> **WHAT TO PRODUCE**: The lines from the start of the records through the one containing "set_load 0.02 [all_outputs]" are to be transcribed exactly, and nothing else.

Collected data
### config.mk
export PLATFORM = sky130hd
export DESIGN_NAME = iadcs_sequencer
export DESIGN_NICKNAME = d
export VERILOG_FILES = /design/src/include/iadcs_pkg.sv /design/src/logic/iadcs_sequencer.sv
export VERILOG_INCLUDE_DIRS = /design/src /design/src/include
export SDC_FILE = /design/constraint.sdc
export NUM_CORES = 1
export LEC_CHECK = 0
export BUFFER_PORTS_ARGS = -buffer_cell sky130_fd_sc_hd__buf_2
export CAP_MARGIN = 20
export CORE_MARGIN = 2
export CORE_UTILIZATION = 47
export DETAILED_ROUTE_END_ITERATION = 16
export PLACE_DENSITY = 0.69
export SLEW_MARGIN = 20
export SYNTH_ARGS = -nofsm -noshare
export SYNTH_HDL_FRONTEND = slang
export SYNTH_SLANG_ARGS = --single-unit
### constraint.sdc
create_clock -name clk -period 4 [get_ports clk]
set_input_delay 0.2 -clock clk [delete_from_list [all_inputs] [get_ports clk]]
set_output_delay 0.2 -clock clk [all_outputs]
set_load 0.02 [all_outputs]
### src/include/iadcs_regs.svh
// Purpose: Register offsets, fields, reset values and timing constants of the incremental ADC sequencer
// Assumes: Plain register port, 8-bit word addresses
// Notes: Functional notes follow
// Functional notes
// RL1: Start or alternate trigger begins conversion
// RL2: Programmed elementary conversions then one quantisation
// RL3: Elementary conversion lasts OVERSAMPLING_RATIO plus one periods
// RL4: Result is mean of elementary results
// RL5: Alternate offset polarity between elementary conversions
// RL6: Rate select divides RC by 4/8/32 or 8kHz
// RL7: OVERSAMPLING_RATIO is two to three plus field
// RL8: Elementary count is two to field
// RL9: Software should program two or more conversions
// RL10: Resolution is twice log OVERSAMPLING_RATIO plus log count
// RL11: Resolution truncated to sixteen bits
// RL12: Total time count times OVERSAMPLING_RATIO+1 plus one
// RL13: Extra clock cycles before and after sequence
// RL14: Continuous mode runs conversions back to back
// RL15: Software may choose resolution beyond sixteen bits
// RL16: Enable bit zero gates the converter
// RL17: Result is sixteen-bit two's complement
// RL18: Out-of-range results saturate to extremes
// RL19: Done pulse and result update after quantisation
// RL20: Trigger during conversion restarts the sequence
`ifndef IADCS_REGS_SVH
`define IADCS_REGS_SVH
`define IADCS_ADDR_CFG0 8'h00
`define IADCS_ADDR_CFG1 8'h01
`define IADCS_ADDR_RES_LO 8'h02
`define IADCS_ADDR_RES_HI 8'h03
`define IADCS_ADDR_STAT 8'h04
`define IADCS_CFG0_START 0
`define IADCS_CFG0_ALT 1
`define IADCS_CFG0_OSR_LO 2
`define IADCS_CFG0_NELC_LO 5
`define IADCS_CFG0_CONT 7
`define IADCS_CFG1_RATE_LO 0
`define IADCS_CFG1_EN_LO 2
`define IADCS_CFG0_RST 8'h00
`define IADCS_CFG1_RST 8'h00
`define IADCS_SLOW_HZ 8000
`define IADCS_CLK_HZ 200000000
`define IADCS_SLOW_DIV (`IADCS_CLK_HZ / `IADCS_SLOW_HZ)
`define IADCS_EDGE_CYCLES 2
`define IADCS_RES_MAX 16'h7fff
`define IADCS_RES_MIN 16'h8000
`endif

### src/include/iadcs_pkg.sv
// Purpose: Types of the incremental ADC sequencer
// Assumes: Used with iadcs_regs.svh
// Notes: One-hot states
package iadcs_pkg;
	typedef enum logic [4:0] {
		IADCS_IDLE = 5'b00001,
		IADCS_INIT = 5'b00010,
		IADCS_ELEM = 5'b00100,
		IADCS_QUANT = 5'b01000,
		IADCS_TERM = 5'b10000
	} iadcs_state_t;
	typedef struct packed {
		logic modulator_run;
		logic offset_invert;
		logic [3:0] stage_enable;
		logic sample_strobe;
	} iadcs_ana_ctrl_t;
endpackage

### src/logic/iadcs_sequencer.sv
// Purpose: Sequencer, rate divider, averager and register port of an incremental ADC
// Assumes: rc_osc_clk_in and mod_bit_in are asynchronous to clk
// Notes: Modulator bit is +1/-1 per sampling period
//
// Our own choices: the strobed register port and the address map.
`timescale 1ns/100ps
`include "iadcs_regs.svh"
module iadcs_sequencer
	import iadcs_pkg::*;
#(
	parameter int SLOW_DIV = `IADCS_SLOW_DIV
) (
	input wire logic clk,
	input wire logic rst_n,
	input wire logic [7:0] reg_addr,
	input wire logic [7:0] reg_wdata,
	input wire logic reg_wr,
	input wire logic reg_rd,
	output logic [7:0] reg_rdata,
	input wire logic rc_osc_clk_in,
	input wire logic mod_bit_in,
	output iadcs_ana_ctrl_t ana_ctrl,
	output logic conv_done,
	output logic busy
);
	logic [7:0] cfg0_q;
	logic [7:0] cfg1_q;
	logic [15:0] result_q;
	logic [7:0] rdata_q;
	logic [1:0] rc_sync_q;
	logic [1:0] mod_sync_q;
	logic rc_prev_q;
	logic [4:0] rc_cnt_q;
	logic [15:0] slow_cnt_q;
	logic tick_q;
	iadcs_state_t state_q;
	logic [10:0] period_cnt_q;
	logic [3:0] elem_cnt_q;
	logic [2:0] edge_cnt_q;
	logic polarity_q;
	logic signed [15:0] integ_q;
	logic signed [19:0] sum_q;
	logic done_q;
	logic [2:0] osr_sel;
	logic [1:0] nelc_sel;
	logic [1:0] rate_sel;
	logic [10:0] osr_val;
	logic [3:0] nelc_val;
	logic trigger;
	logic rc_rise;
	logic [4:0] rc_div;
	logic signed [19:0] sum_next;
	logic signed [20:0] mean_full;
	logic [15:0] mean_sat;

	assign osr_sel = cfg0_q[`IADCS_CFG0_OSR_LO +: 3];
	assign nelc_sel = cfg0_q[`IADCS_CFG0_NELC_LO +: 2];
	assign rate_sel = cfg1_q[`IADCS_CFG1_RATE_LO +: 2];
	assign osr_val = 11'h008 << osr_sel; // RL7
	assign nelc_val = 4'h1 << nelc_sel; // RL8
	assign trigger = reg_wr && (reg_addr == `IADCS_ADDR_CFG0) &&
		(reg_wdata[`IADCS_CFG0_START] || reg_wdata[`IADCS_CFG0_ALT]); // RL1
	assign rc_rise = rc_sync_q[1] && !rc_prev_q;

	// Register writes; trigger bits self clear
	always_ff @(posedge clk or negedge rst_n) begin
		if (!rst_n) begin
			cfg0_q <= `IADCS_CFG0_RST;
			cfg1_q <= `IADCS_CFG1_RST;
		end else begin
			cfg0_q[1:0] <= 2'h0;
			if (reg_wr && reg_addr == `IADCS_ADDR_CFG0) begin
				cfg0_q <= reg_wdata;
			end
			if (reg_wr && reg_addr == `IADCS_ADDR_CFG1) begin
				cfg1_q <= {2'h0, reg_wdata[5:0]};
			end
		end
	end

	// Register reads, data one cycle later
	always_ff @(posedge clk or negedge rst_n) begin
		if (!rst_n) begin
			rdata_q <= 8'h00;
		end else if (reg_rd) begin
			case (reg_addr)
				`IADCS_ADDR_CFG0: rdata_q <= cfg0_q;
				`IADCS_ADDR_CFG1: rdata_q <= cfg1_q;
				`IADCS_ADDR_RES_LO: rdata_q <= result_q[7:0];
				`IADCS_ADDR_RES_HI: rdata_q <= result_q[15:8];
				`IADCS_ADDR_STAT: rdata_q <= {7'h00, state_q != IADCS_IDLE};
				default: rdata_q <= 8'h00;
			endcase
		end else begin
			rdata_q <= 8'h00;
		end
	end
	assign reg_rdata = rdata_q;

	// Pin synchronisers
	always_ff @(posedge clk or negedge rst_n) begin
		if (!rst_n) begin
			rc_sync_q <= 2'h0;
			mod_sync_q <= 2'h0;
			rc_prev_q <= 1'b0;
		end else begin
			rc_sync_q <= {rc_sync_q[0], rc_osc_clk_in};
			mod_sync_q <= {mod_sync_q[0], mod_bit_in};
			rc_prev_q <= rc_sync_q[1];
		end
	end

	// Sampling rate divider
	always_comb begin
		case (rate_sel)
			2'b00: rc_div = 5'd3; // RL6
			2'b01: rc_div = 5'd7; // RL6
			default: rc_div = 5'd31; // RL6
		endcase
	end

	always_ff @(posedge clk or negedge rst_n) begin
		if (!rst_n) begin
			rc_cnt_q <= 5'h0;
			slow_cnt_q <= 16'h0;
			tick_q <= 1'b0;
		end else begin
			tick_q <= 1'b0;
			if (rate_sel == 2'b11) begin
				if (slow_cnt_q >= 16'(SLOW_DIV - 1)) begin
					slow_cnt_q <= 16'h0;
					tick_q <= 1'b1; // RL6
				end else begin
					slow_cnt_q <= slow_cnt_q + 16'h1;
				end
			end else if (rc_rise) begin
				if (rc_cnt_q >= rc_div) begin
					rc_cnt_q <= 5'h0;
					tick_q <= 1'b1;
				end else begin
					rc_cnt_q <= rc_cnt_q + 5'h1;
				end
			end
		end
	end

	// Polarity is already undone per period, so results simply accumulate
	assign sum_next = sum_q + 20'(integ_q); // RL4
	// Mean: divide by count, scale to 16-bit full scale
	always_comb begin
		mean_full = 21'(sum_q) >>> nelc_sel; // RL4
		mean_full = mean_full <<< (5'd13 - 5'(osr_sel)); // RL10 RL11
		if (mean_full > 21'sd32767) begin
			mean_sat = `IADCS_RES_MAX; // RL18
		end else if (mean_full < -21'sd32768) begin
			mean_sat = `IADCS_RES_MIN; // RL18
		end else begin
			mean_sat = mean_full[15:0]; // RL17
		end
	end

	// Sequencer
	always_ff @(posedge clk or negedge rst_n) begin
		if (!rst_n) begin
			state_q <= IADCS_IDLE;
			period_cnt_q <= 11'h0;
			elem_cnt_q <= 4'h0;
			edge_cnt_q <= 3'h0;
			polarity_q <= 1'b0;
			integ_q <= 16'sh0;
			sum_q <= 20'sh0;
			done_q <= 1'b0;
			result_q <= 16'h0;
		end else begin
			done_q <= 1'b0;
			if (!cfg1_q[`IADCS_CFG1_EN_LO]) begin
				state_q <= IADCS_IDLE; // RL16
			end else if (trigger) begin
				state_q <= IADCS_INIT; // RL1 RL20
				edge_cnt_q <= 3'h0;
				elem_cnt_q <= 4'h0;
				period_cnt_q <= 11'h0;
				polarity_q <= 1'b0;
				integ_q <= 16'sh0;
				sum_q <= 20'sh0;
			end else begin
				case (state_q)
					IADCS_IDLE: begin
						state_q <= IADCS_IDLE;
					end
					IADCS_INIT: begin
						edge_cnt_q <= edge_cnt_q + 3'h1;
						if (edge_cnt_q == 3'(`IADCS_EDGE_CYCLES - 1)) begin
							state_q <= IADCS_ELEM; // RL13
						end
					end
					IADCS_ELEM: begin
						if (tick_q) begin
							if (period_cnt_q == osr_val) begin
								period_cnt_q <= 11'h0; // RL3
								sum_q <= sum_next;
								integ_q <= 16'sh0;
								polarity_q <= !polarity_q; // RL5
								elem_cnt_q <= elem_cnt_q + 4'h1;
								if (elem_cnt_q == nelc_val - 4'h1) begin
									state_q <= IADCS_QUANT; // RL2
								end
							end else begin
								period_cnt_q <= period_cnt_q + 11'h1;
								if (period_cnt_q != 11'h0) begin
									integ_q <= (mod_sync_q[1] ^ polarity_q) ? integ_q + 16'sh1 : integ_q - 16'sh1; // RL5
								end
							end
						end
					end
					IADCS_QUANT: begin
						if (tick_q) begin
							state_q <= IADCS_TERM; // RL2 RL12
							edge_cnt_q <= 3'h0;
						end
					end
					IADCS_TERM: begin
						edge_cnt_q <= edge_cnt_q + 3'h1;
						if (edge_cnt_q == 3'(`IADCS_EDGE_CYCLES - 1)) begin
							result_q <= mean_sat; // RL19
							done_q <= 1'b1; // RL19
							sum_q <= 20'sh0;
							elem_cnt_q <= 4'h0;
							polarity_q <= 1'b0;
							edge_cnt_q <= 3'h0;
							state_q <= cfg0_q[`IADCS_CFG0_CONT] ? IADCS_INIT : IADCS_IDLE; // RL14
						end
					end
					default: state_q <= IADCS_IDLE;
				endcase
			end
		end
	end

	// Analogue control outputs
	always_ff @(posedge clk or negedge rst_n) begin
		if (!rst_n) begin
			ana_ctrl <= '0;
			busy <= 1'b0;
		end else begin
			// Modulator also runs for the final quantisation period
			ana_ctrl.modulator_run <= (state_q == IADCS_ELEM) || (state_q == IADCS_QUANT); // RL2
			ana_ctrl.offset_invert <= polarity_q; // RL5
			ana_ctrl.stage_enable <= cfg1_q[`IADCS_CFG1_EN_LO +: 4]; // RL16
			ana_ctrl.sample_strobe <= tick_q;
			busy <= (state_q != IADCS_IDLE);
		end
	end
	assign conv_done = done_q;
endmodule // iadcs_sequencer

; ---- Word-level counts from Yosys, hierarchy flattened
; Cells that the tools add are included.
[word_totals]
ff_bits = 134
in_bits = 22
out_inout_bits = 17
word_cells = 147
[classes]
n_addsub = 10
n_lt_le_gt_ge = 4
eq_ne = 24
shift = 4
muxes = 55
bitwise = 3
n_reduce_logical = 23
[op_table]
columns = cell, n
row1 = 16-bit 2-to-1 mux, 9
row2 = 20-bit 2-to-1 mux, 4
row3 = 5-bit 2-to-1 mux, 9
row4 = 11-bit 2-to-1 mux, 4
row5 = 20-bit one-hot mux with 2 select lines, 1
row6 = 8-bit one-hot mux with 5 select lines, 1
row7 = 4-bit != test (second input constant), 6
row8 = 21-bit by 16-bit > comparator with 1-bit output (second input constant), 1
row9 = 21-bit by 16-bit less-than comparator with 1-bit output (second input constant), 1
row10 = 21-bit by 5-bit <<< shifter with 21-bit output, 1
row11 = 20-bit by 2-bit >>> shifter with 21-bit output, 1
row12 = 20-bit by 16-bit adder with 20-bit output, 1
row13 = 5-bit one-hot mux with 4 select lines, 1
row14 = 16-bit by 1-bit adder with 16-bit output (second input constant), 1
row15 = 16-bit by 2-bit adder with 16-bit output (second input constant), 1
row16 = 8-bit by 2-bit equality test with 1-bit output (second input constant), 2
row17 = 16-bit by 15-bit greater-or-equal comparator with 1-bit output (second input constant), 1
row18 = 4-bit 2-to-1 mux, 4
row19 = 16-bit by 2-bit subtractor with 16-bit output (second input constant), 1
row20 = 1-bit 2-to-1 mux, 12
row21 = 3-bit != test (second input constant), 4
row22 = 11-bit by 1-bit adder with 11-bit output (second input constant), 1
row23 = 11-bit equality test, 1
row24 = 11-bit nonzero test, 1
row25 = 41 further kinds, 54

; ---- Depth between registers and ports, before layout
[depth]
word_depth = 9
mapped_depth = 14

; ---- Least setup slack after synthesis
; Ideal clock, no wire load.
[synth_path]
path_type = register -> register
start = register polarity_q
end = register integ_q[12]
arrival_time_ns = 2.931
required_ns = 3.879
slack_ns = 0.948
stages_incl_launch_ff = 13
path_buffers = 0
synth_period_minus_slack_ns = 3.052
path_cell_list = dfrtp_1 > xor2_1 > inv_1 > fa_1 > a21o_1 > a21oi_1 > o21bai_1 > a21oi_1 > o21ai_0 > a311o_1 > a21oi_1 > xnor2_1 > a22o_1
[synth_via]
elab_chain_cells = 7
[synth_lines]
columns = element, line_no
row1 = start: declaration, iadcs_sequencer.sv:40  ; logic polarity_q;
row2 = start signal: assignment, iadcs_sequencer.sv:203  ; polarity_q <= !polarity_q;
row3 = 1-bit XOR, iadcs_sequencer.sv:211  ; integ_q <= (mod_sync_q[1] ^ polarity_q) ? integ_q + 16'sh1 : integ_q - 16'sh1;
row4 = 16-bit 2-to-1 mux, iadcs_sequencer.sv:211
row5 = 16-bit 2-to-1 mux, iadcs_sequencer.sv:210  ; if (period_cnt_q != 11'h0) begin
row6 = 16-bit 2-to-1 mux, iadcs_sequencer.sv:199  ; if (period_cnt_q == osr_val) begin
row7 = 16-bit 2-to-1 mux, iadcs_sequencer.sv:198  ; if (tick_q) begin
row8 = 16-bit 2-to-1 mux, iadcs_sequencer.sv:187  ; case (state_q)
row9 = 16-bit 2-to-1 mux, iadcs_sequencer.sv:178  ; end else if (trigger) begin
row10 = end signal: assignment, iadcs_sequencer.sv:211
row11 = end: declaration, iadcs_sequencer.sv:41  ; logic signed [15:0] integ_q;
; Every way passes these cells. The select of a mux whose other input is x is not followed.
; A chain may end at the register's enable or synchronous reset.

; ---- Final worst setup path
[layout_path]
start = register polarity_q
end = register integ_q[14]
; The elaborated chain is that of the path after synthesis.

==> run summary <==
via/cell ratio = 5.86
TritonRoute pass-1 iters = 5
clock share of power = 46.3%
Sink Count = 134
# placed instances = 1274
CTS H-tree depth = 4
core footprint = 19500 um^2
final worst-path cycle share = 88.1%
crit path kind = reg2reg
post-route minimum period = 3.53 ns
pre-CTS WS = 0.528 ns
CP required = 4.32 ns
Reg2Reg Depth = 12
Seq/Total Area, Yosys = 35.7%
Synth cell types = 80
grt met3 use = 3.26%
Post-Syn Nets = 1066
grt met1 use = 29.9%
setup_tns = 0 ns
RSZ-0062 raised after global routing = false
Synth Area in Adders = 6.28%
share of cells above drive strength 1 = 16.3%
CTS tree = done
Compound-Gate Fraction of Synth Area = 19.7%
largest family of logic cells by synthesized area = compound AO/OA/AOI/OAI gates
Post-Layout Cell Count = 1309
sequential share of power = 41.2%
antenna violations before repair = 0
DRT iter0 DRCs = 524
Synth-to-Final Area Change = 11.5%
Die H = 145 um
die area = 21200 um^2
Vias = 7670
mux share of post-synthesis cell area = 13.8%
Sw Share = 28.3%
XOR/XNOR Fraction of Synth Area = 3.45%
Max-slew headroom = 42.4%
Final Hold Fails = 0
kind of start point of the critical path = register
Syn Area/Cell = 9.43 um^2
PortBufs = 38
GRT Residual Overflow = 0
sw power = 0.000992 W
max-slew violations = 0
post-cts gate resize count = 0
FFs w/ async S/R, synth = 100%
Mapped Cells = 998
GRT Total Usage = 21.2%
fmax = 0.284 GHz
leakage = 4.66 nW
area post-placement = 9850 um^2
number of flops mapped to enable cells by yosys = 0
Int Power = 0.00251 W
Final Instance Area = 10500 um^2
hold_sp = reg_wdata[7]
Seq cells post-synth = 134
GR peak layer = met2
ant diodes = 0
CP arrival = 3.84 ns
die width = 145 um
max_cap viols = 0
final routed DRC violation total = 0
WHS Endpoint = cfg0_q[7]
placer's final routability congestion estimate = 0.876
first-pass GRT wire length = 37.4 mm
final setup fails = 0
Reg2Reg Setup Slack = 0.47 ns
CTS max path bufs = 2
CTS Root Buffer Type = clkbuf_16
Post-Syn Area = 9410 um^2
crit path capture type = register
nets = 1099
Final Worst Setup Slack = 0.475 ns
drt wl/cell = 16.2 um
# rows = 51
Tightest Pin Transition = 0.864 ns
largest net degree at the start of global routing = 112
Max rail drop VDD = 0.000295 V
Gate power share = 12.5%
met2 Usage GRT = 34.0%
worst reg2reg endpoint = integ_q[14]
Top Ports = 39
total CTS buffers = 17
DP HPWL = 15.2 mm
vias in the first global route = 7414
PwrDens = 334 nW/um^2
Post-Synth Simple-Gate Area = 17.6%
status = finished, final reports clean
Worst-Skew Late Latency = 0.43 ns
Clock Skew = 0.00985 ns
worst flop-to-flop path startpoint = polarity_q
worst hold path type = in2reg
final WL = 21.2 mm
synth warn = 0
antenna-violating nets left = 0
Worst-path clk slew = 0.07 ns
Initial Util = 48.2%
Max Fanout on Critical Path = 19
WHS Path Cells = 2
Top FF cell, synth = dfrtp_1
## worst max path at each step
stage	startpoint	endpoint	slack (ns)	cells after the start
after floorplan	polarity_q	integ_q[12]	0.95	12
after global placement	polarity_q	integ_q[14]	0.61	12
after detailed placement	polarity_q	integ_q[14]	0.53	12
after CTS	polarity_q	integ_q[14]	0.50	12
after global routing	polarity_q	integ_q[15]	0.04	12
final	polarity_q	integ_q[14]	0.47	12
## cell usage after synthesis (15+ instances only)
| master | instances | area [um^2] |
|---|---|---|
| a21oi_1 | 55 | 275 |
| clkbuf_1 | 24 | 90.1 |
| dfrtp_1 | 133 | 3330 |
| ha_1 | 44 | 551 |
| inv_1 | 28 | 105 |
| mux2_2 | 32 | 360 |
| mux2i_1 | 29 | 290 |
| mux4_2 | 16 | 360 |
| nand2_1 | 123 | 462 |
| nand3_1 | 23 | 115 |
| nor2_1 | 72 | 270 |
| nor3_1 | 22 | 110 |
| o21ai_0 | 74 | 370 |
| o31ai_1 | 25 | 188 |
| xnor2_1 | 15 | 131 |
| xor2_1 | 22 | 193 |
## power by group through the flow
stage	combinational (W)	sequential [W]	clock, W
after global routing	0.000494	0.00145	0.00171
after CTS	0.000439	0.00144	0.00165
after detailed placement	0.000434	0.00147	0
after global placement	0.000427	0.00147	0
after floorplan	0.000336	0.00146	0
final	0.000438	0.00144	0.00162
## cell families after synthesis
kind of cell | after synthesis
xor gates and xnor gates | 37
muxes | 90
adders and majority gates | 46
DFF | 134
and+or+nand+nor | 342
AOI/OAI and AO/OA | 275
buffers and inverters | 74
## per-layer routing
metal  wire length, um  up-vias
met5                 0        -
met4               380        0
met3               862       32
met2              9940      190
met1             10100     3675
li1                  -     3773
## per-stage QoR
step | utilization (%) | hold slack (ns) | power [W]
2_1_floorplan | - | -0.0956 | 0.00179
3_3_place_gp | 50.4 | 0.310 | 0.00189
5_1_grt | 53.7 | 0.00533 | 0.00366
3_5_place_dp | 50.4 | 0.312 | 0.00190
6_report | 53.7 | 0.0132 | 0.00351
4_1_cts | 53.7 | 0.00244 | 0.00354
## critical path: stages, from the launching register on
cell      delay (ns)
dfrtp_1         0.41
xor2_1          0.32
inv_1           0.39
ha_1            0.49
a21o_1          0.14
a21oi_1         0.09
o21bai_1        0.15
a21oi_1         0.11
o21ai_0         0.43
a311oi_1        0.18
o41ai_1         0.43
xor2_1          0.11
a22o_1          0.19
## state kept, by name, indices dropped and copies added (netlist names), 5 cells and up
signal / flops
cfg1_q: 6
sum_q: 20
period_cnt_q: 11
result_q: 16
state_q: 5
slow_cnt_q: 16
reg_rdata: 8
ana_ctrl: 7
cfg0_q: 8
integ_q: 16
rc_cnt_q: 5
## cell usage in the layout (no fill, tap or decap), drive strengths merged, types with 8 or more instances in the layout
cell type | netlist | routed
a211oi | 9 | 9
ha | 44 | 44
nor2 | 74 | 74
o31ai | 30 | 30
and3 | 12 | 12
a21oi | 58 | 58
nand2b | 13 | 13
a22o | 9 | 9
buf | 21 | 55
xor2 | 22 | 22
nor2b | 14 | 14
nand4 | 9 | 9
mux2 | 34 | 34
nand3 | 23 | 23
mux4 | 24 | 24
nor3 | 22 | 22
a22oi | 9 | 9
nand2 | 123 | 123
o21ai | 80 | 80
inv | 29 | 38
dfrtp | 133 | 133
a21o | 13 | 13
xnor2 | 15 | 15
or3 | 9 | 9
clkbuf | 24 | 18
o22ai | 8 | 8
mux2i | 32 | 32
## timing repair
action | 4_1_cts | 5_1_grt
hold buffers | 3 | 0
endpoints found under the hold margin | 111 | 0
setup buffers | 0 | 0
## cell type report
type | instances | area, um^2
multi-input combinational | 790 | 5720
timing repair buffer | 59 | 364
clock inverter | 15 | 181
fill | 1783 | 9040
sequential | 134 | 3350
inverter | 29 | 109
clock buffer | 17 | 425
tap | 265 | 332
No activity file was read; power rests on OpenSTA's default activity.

> **OUTPUT FOR THIS EXERCISE**:
### config.mk
export PLATFORM = sky130hd
export DESIGN_NAME = iadcs_sequencer
export DESIGN_NICKNAME = d
export VERILOG_FILES = /design/src/include/iadcs_pkg.sv /design/src/logic/iadcs_sequencer.sv
export VERILOG_INCLUDE_DIRS = /design/src /design/src/include
export SDC_FILE = /design/constraint.sdc
export NUM_CORES = 1
export LEC_CHECK = 0
export BUFFER_PORTS_ARGS = -buffer_cell sky130_fd_sc_hd__buf_2
export CAP_MARGIN = 20
export CORE_MARGIN = 2
export CORE_UTILIZATION = 47
export DETAILED_ROUTE_END_ITERATION = 16
export PLACE_DENSITY = 0.69
export SLEW_MARGIN = 20
export SYNTH_ARGS = -nofsm -noshare
export SYNTH_HDL_FRONTEND = slang
export SYNTH_SLANG_ARGS = --single-unit
### constraint.sdc
create_clock -name clk -period 4 [get_ports clk]
set_input_delay 0.2 -clock clk [delete_from_list [all_inputs] [get_ports clk]]
set_output_delay 0.2 -clock clk [all_outputs]
set_load 0.02 [all_outputs]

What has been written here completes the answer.